What IS “General Welfare?”

In our book Fault Lines in the Constitution, we give the Constitution a grade. Every good grading system needs a rubric to insure impartiality and fairness. We use the Preamble as our rubric—in particular, the purposes, or goals, for which the Constitution was ordained and established. One of these is to “promote the general Welfare.” The Framers didn’t clarify what they meant by this term. But we can presume it referred to the need to think beyond the personal interests of oneself or one’s community or state and consider instead the interests of the country at large.

The words “general welfare” appear again in the very first sentence of Article I, Section 8 of the Constitution, which address the powers held by the new Congress. These included the “Power To lay and collect Taxes, Duties, Imposts and Excises, to pay the Debts and provide for the common Defence and general Welfare of the United States….” These taxes were to pay for arms and soldiers’ salaries as well as lighthouses and roads connecting one part of the country with another to make commerce easier to conduct. From the very beginning of the country, many people understood “general welfare” to include the investment in what we today call “infrastructure.”

That term—infrastructure—is currently the topic of much discussion. Does it refer just to roads and bridges or to less tangible ways to improve daily life for Americans as well? Does making sure that American kids become educated in the technology that operates today’s roads and bridges count as “infrastructure”? Without engineers and people able to build and repair bridges, they will fall down, after all. Does guaranteeing adequate medical care so that workers will remain healthy enough to operate bridges and build tunnels count? What about protecting them and everyone else from contracting COVID-19 by providing vaccinations for free?

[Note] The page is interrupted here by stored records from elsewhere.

`src/hw/exception_unit_pkg.sv`:
```
// Constants, register map and state codes for the reset, watchdog and interrupt entry unit.
// Assumes a single bus clock domain; shared by the design and the bench.
package exception_unit_pkg;

	// ----------------------------------------------------------------
	// Register map (byte addresses, low address byte decoded)
	// ----------------------------------------------------------------
	localparam logic [7:0]  ADDR_CAUSE      = 8'h00;
	localparam logic [7:0]  ADDR_OPT_ONE    = 8'h04;
	localparam logic [7:0]  ADDR_OPT_TWO    = 8'h08;
	localparam logic [7:0]  ADDR_IRQ_FLAGS  = 8'h0C;
	localparam logic [7:0]  ADDR_IRQ_ENABLE = 8'h10;
	localparam logic [7:0]  ADDR_CORE_STATE = 8'h14;

	// ----------------------------------------------------------------
	// Field positions and reset values
	// ----------------------------------------------------------------
	localparam int          CAUSE_POR_BIT     = 7;
	localparam int          CAUSE_PIN_BIT     = 6;
	localparam int          CAUSE_WDOG_BIT    = 5;
	localparam int          CAUSE_ILLEGAL_OPCODE_RESET_BIT    = 4;
	localparam int          CAUSE_LVR_BIT     = 1;
	localparam int          WDOG_EN_BIT       = 7;
	localparam int          WDOG_LONG_BIT     = 6;
	localparam int          WDOG_CLKSEL_BIT   = 7;
	localparam logic [7:0]  OPT_ONE_RESET     = 8'hC0;
	localparam logic [7:0]  OPT_TWO_RESET     = 8'h00;
	localparam logic [7:0]  CAUSE_POR_VALUE   = 8'h80;
	localparam int          CCR_I_BIT         = 3;
	localparam int          CORE_MASK_BIT     = 16;
	localparam int          CORE_STATE_LSB    = 17;

	// ----------------------------------------------------------------
	// Core addresses and sequence lengths
	// ----------------------------------------------------------------
	localparam logic [15:0] RESET_VECTOR      = 16'hFFFE;
	localparam logic [15:0] SRC_VECTOR_TOP    = 16'hFFFC;
	localparam logic [15:0] SP_RESET          = 16'h00FF;
	localparam logic [15:0] ONE_16            = 16'h0001;
	localparam int          NUM_SRC           = 8;
	localparam int          SRC_W             = 3;
	localparam logic [2:0]  FRAME_LAST        = 3'h4;
	localparam logic [2:0]  VEC_LAST          = 3'h2;
	localparam logic [2:0]  PREFETCH_LAST     = 3'h3;
	localparam logic [2:0]  UNSTACK_LAST      = 3'h5;

	// ----------------------------------------------------------------
	// Watchdog timing
	// ----------------------------------------------------------------
	localparam int          LPO_PERIOD_US     = 1000;
	localparam int          WDOG_SHORT_US     = 32000;
	localparam int          WDOG_LONG_US      = 256000;
	localparam int          WDOG_CNT_W        = 19;
	localparam logic [WDOG_CNT_W-1:0] WDOG_LPO_SHORT =
		WDOG_CNT_W'(WDOG_SHORT_US / LPO_PERIOD_US);
	localparam logic [WDOG_CNT_W-1:0] WDOG_LPO_LONG  =
		WDOG_CNT_W'(WDOG_LONG_US / LPO_PERIOD_US);
	localparam logic [WDOG_CNT_W-1:0] WDOG_ONE       = 19'h00001;

	// ----------------------------------------------------------------
	// Sequencer states
	// ----------------------------------------------------------------
	typedef enum logic [2:0] {
		ST_RUN      = 3'b000,
		ST_VECTOR   = 3'b001,
		ST_PREFETCH = 3'b010,
		ST_STACK    = 3'b011,
		ST_UNSTACK  = 3'b100
	} seq_state_t;

endpackage

```
`src/hw/exception_unit.sv`:
```
// Reset control, reset cause record, watchdog and interrupt entry and return sequencer.
// Assumes an AHB-Lite master, a byte memory with combinational read of the registered address,
// and a core that halts while seq_busy is high and holds its register inputs steady.
// Function
// - Any reset loads the PC from the reset vector before the first fetch.
// - Reset sets the global interrupt mask and forces the stack pointer value.
// - Each reset cause except debug-forced has its own status bit.
// - Any reset sets the watchdog enable until software clears it.
// - Any write to the cause status address clears the watchdog counter only.
// - Clock select 0 counts the low-power clock, 1 counts the bus clock.
// - Low-power clock timeout is 32 cycles short, 256 cycles long.
// - Bus clock timeout is 2^13 cycles short, 2^18 cycles long.
// - Out of reset the watchdog uses low-power clock and long timeout.
// - Each option register takes one write after reset; it also clears the watchdog.
// - A watchdog reaching its timeout causes a system reset.
// - The watchdog holds its count in background debug mode.
// - On bus clock the watchdog freezes in stop and resumes after.
// - On low-power clock the watchdog clears on stop entry, restarts from zero.
// - Events set flags; requests need local enable and clear global mask.
// - Entry starts only at an instruction boundary, like the software interrupt.
// - Entry stacks, sets the mask, fetches the top vector, prefetches three bytes.
// - Stacking runs PC low to condition code; SP ends one below it.
// - Return unstacks in reverse order, then prefetches three bytes.
// - The high index register is never stacked or restored.
// - With several pending, the highest-priority source is served first.
//
// Added by the designer: the AHB-Lite slave port and the register offsets.
`timescale 1ns/100ps
module exception_unit
	import exception_unit_pkg::*;
#(
	parameter logic [WDOG_CNT_W-1:0] WDOG_BUS_SHORT = 19'h02000,
	parameter logic [WDOG_CNT_W-1:0] WDOG_BUS_LONG  = 19'h40000
) (
	// Clock and power-on reset
	input  wire logic                 hclk,
	input  wire logic                 hresetn,
	// AHB-Lite slave
	input  wire logic                 hsel,
	input  wire logic [31:0]          haddr,
	input  wire logic [1:0]           htrans,
	input  wire logic                 hwrite,
	input  wire logic [2:0]           hsize,
	input  wire logic [31:0]          hwdata,
	input  wire logic                 hready,
	output logic                      hreadyout,
	output logic                      hresp,
	output logic [31:0]               hrdata,
	// Reset sources and low-power clock (pins and analogue, asynchronous)
	input  wire logic                 pin_reset_n,
	input  wire logic                 low_voltage_reset,
	input  wire logic                 debug_reset,
	input  wire logic                 lpo_clock_in,
	// Core status (bus clock domain)
	input  wire logic                 illegal_opcode_reset,
	input  wire logic                 debug_mode,
	input  wire logic                 stop_mode,
	input  wire logic                 instr_done,
	input  wire logic                 rti_exec,
	input  wire logic                 mask_set,
	input  wire logic                 mask_clear,
	input  wire logic [15:0]          core_next_pc,
	input  wire logic [7:0]           core_a,
	input  wire logic [7:0]           core_x,
	input  wire logic [7:0]           core_ccr,
	// Peripheral interrupt events
	input  wire logic [NUM_SRC-1:0]   irq_event,
	// Core control
	output logic                      system_reset,
	output logic                      seq_busy,
	output logic                      global_mask,
	output logic [15:0]               stack_pointer,
	output logic                      pc_load,
	output logic [15:0]               pc_value,
	output logic                      restore_valid,
	output logic [7:0]                restore_ccr,
	output logic [7:0]                restore_a,
	output logic [7:0]                restore_x,
	output logic                      prefetch_valid,
	output logic [7:0]                prefetch_byte,
	// Memory master
	output logic [15:0]               mem_addr,
	output logic                      mem_read,
	output logic                      mem_write,
	output logic [7:0]                mem_wdata,
	input  wire logic [7:0]           mem_rdata
);

	// ----------------------------------------------------------------
	// Declarations
	// ----------------------------------------------------------------
	logic [1:0]            pin_sync_q, lvr_sync_q, dbg_sync_q, lpo_sync_q;
	logic                  lpo_prev_q;
	logic                  soft_reset;
	logic                  wdog_fire;
	logic [7:0]            cause_q;
	logic [7:0]            opt_one_q, opt_two_q;
	logic                  opt_one_locked_q, opt_two_locked_q;
	logic [WDOG_CNT_W-1:0] wdog_cnt_q, wdog_limit;
	logic                  wdog_tick, wdog_clear;
	logic                  dp_valid_q, dp_write_q;
	logic [7:0]            dp_addr_q;
	logic                  wr_cause, wr_opt_one, wr_opt_two, wr_flags, wr_enable;
	logic [NUM_SRC-1:0]    irq_flag_q, irq_enable_q, pending;
	logic [SRC_W-1:0]      top_src;
	logic                  take_irq;
	seq_state_t            state_q;
	logic [2:0]            step_q;
	logic [15:0]           sp_q, pc_q, vec_addr_q;
	logic                  mask_q;
	logic [7:0]            rd_mux;

	// ----------------------------------------------------------------
	// Input synchronisers
	// ----------------------------------------------------------------
	always_ff @(posedge hclk or negedge hresetn) begin
		if (!hresetn) begin
			pin_sync_q <= 2'h3;
			lvr_sync_q <= 2'h0;
			dbg_sync_q <= 2'h0;
			lpo_sync_q <= 2'h0;
			lpo_prev_q <= 1'b0;
		end else begin
			pin_sync_q <= {pin_sync_q[0], pin_reset_n};
			lvr_sync_q <= {lvr_sync_q[0], low_voltage_reset};
			dbg_sync_q <= {dbg_sync_q[0], debug_reset};
			lpo_sync_q <= {lpo_sync_q[0], lpo_clock_in};
			lpo_prev_q <= lpo_sync_q[1];
		end
	end

	// ----------------------------------------------------------------
	// System reset and cause record
	// ----------------------------------------------------------------
	assign soft_reset = !pin_sync_q[1] | lvr_sync_q[1] | dbg_sync_q[1]
		| illegal_opcode_reset | wdog_fire;
	assign system_reset = soft_reset;

	always_ff @(posedge hclk or negedge hresetn) begin
		if (!hresetn) begin
			cause_q <= CAUSE_POR_VALUE;
		end else if (soft_reset) begin
			cause_q                 <= 8'h00;
			cause_q[CAUSE_PIN_BIT]  <= !pin_sync_q[1];
			cause_q[CAUSE_LVR_BIT]  <= lvr_sync_q[1];
			cause_q[CAUSE_ILLEGAL_OPCODE_RESET_BIT] <= illegal_opcode_reset;
			cause_q[CAUSE_WDOG_BIT] <= wdog_fire;
		end
	end

	// ----------------------------------------------------------------
	// AHB-Lite slave, zero wait state
	// ----------------------------------------------------------------
	assign hreadyout = 1'b1;
	assign hresp     = 1'b0;

	always_comb begin
		case (haddr[7:0])
			ADDR_CAUSE:      rd_mux = cause_q;
			ADDR_OPT_ONE:    rd_mux = opt_one_q;
			ADDR_OPT_TWO:    rd_mux = opt_two_q;
			ADDR_IRQ_FLAGS:  rd_mux = irq_flag_q;
			ADDR_IRQ_ENABLE: rd_mux = irq_enable_q;
			default:         rd_mux = 8'h00;
		endcase
	end

	always_ff @(posedge hclk or negedge hresetn) begin
		if (!hresetn) begin
			dp_valid_q <= 1'b0;
			dp_write_q <= 1'b0;
			dp_addr_q  <= 8'h00;
			hrdata     <= 32'h00000000;
		end else if (hready) begin
			dp_valid_q <= hsel & htrans[1];
			dp_write_q <= hwrite;
			dp_addr_q  <= haddr[7:0];
			if (hsel & htrans[1] & !hwrite) begin
				if (haddr[7:0] == ADDR_CORE_STATE) begin
					hrdata <= {12'h000, 3'(state_q), mask_q, sp_q};
				end else begin
					hrdata <= {24'h000000, rd_mux};
				end
			end
		end
	end

	assign wr_cause   = dp_valid_q & dp_write_q & (dp_addr_q == ADDR_CAUSE);
	assign wr_opt_one = dp_valid_q & dp_write_q & (dp_addr_q == ADDR_OPT_ONE);
	assign wr_opt_two = dp_valid_q & dp_write_q & (dp_addr_q == ADDR_OPT_TWO);
	assign wr_flags   = dp_valid_q & dp_write_q & (dp_addr_q == ADDR_IRQ_FLAGS);
	assign wr_enable  = dp_valid_q & dp_write_q & (dp_addr_q == ADDR_IRQ_ENABLE);

	// ----------------------------------------------------------------
	// Write-once option registers
	// ----------------------------------------------------------------
	always_ff @(posedge hclk or negedge hresetn) begin
		if (!hresetn) begin
			opt_one_q        <= OPT_ONE_RESET;
			opt_two_q        <= OPT_TWO_RESET;
			opt_one_locked_q <= 1'b0;
			opt_two_locked_q <= 1'b0;
		end else if (soft_reset) begin
			opt_one_q        <= OPT_ONE_RESET;
			opt_two_q        <= OPT_TWO_RESET;
			opt_one_locked_q <= 1'b0;
			opt_two_locked_q <= 1'b0;
		end else begin
			if (wr_opt_one && !opt_one_locked_q) begin
				opt_one_q        <= hwdata[7:0];
				opt_one_locked_q <= 1'b1;
			end
			if (wr_opt_two && !opt_two_locked_q) begin
				opt_two_q        <= hwdata[7:0];
				opt_two_locked_q <= 1'b1;
			end
		end
	end

	// ----------------------------------------------------------------
	// Watchdog
	// ----------------------------------------------------------------
	always_comb begin
		case ({opt_two_q[WDOG_CLKSEL_BIT], opt_one_q[WDOG_LONG_BIT]})
			2'b00:   wdog_limit = WDOG_LPO_SHORT;
			2'b01:   wdog_limit = WDOG_LPO_LONG;
			2'b10:   wdog_limit = WDOG_BUS_SHORT;
			default: wdog_limit = WDOG_BUS_LONG;
		endcase
	end

	// Bus clock counts every cycle, low-power clock on each rising edge
	assign wdog_tick = opt_two_q[WDOG_CLKSEL_BIT] ? 1'b1 : (lpo_sync_q[1] & !lpo_prev_q);
	assign wdog_clear = wr_cause
		| (wr_opt_one & !opt_one_locked_q) | (wr_opt_two & !opt_two_locked_q);
	assign wdog_fire = opt_one_q[WDOG_EN_BIT] & (wdog_cnt_q >= wdog_limit);

	always_ff @(posedge hclk or negedge hresetn) begin
		if (!hresetn) begin
			wdog_cnt_q <= '0;
		end else begin
			if (soft_reset || wdog_clear || !opt_one_q[WDOG_EN_BIT]) begin
				wdog_cnt_q <= '0;
			end else if (stop_mode && !opt_two_q[WDOG_CLKSEL_BIT]) begin
				wdog_cnt_q <= '0;
			end else if (stop_mode || debug_mode) begin
				wdog_cnt_q <= wdog_cnt_q;
			end else if (wdog_tick) begin
				wdog_cnt_q <= wdog_cnt_q + WDOG_ONE;
			end
		end
	end

	// ----------------------------------------------------------------
	// Interrupt flags, enables and priority
	// ----------------------------------------------------------------
	genvar gi;
	generate
		for (gi = 0; gi < NUM_SRC; gi = gi + 1) begin : g_flag
			always_ff @(posedge hclk or negedge hresetn) begin
				if (!hresetn) begin
					irq_flag_q[gi] <= 1'b0;
				end else if (soft_reset) begin
					irq_flag_q[gi] <= 1'b0;
				end else if (irq_event[gi]) begin
					irq_flag_q[gi] <= 1'b1;
				end else if (wr_flags && hwdata[gi]) begin
					irq_flag_q[gi] <= 1'b0;
				end
			end
		end
	endgenerate

	always_ff @(posedge hclk or negedge hresetn) begin
		if (!hresetn) begin
			irq_enable_q <= '0;
		end else if (soft_reset) begin
			irq_enable_q <= '0;
		end else if (wr_enable) begin
			irq_enable_q <= hwdata[NUM_SRC-1:0];
		end
	end

	assign pending = irq_flag_q & irq_enable_q;

	// Highest index wins
	always_comb begin
		top_src = '0;
		for (int i = 0; i < NUM_SRC; i++) begin
			if (pending[i]) begin
				top_src = SRC_W'(i);
			end
		end
	end

	assign take_irq = (state_q == ST_RUN) & instr_done & (|pending) & !mask_q;

	// ----------------------------------------------------------------
	// Entry, return and reset sequencer
	// ----------------------------------------------------------------
	always_ff @(posedge hclk or negedge hresetn) begin
		if (!hresetn) begin
			state_q        <= ST_VECTOR;
			step_q         <= 3'h0;
			sp_q           <= SP_RESET;
			pc_q           <= 16'h0000;
			vec_addr_q     <= RESET_VECTOR;
			mask_q         <= 1'b1;
			mem_addr       <= 16'h0000;
			mem_read       <= 1'b0;
			mem_write      <= 1'b0;
			mem_wdata      <= 8'h00;
			pc_load        <= 1'b0;
			restore_valid  <= 1'b0;
			pc_value       <= 16'h0000;
			restore_ccr    <= 8'h00;
			restore_a      <= 8'h00;
			restore_x      <= 8'h00;
			prefetch_valid <= 1'b0;
			prefetch_byte  <= 8'h00;
		end else if (soft_reset) begin
			state_q        <= ST_VECTOR;
			step_q         <= 3'h0;
			sp_q           <= SP_RESET;
			vec_addr_q     <= RESET_VECTOR;
			mask_q         <= 1'b1;
			mem_read       <= 1'b0;
			mem_write      <= 1'b0;
			pc_load        <= 1'b0;
			restore_valid  <= 1'b0;
			prefetch_valid <= 1'b0;
		end else begin
			mem_read       <= 1'b0;
			mem_write      <= 1'b0;
			pc_load        <= 1'b0;
			restore_valid  <= 1'b0;
			prefetch_valid <= 1'b0;
			step_q         <= step_q + 3'h1;
			case (state_q)
				ST_RUN: begin
					step_q <= 3'h0;
					if (mask_set) begin
						mask_q <= 1'b1;
					end else if (mask_clear) begin
						mask_q <= 1'b0;
					end
					if (take_irq) begin
						state_q    <= ST_STACK;
						vec_addr_q <= SRC_VECTOR_TOP - {12'h000, top_src, 1'b0};
					end else if (rti_exec) begin
						state_q <= ST_UNSTACK;
					end
				end
				ST_STACK: begin
					// PC low, PC high, X, A, CONDITION_CODE_REGISTER; high index never stacked
					mem_write <= 1'b1;
					mem_addr  <= sp_q;
					sp_q      <= sp_q - ONE_16;
					case (step_q)
						3'h0:    mem_wdata <= core_next_pc[7:0];
						3'h1:    mem_wdata <= core_next_pc[15:8];
						3'h2:    mem_wdata <= core_x;
						3'h3:    mem_wdata <= core_a;
						default: begin
							mem_wdata            <= core_ccr;
							mem_wdata[CCR_I_BIT] <= mask_q;
						end
					endcase
					if (step_q == FRAME_LAST) begin
						state_q <= ST_VECTOR;
						step_q  <= 3'h0;
						mask_q  <= 1'b1;
					end
				end
				ST_VECTOR: begin
					if (step_q < VEC_LAST) begin
						mem_read <= 1'b1;
						mem_addr <= vec_addr_q + {13'h0000, step_q};
					end
					if (step_q == 3'h1) begin
						pc_q[15:8] <= mem_rdata;
					end
					if (step_q == VEC_LAST) begin
						pc_q[7:0] <= mem_rdata;
						state_q   <= ST_PREFETCH;
						step_q    <= 3'h0;
					end
				end
				ST_PREFETCH: begin
					if (step_q < PREFETCH_LAST) begin
						mem_read <= 1'b1;
						mem_addr <= pc_q + {13'h0000, step_q};
					end
					if (step_q != 3'h0) begin
						prefetch_valid <= 1'b1;
						prefetch_byte  <= mem_rdata;
					end
					if (step_q == PREFETCH_LAST) begin
						pc_load  <= 1'b1;
						pc_value <= pc_q;
						state_q  <= ST_RUN;
						step_q   <= 3'h0;
					end
				end
				ST_UNSTACK: begin
					// CONDITION_CODE_REGISTER, A, X, PC high, PC low; high index untouched
					if (step_q < UNSTACK_LAST) begin
						mem_read <= 1'b1;
						mem_addr <= sp_q + ONE_16;
						sp_q     <= sp_q + ONE_16;
					end
					case (step_q)
						3'h1: begin
							restore_ccr <= mem_rdata;
							mask_q      <= mem_rdata[CCR_I_BIT];
						end
						3'h2:    restore_a   <= mem_rdata;
						3'h3:    restore_x   <= mem_rdata;
						3'h4:    pc_q[15:8]  <= mem_rdata;
						3'h5:    pc_q[7:0]   <= mem_rdata;
						default: ;
					endcase
					if (step_q == UNSTACK_LAST) begin
						restore_valid <= 1'b1;
						state_q       <= ST_PREFETCH;
						step_q        <= 3'h0;
					end
				end
				default: begin
					state_q <= ST_RUN;
					step_q  <= 3'h0;
				end
			endcase
		end
	end

	assign seq_busy      = (state_q != ST_RUN) | soft_reset;
	assign global_mask   = mask_q;
	assign stack_pointer = sp_q;

endmodule // exception_unit

```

If current debates in Congress are a guide, most Republicans focus on literal structures while most Democrats prefer a broader definition. President Joe Biden’s proposed American Jobs Plan calls for investing three trillion dollars in infrastructure, which includes funds not only for railroads, bridges, and roads but also for an expanded electrical grid, green energy projects, and clean water delivery. Those all seem tangible enough. But what about high-speed broadband for all Americans, worker training, and even childcare and programs for the elderly so people can go to their workplaces? Don’t we all benefit—that is, doesn’t it contribute to the “general welfare”—if the general population is able to participate in economic development and safeguarding the overall environment?

This is not the first time the federal government has invested in a broad range of such efforts. From 1790 to 1820, more than 3,700 miles of toll roads were built in New England alone. In the years following, federal lands were in effect given to railway companies to encourage the development of the new “iron horse” that would radically transform the United States. Abraham Lincoln’s presidency not only saved the Union and emancipated enslaved persons; it also saw the development of “land-grant colleges” that helped to create the greatest system of public education in the world.

During the 1930s, President Franklin Delano Roosevelt’s “New Deal” funded the building of great dams by the Tennessee Valley Authority as well as the hiring of artists to paint murals in federal buildings; writers to travel throughout the country collecting the reminiscences of former enslaved persons and folktales of the American people; and photographers to document the realities of American life during the Great Depression. All were thought to contribute to the “general welfare” as well as provide employment for those hired to do the work.

Currently Republicans, however, are complaining that Biden’s suggested legislation not only costs too much money, but also that it does not serve the “general welfare.” Senator Mitch McConnell, for instance, stated that Democrats want “to convince everybody that any government policy whatsoever can be labeled infrastructure.”

What do you believe? Is infrastructure only things you can touch or does it include other kinds of support? What best promotes our general welfare? And, based on your definition, what grade would you give the Constitution?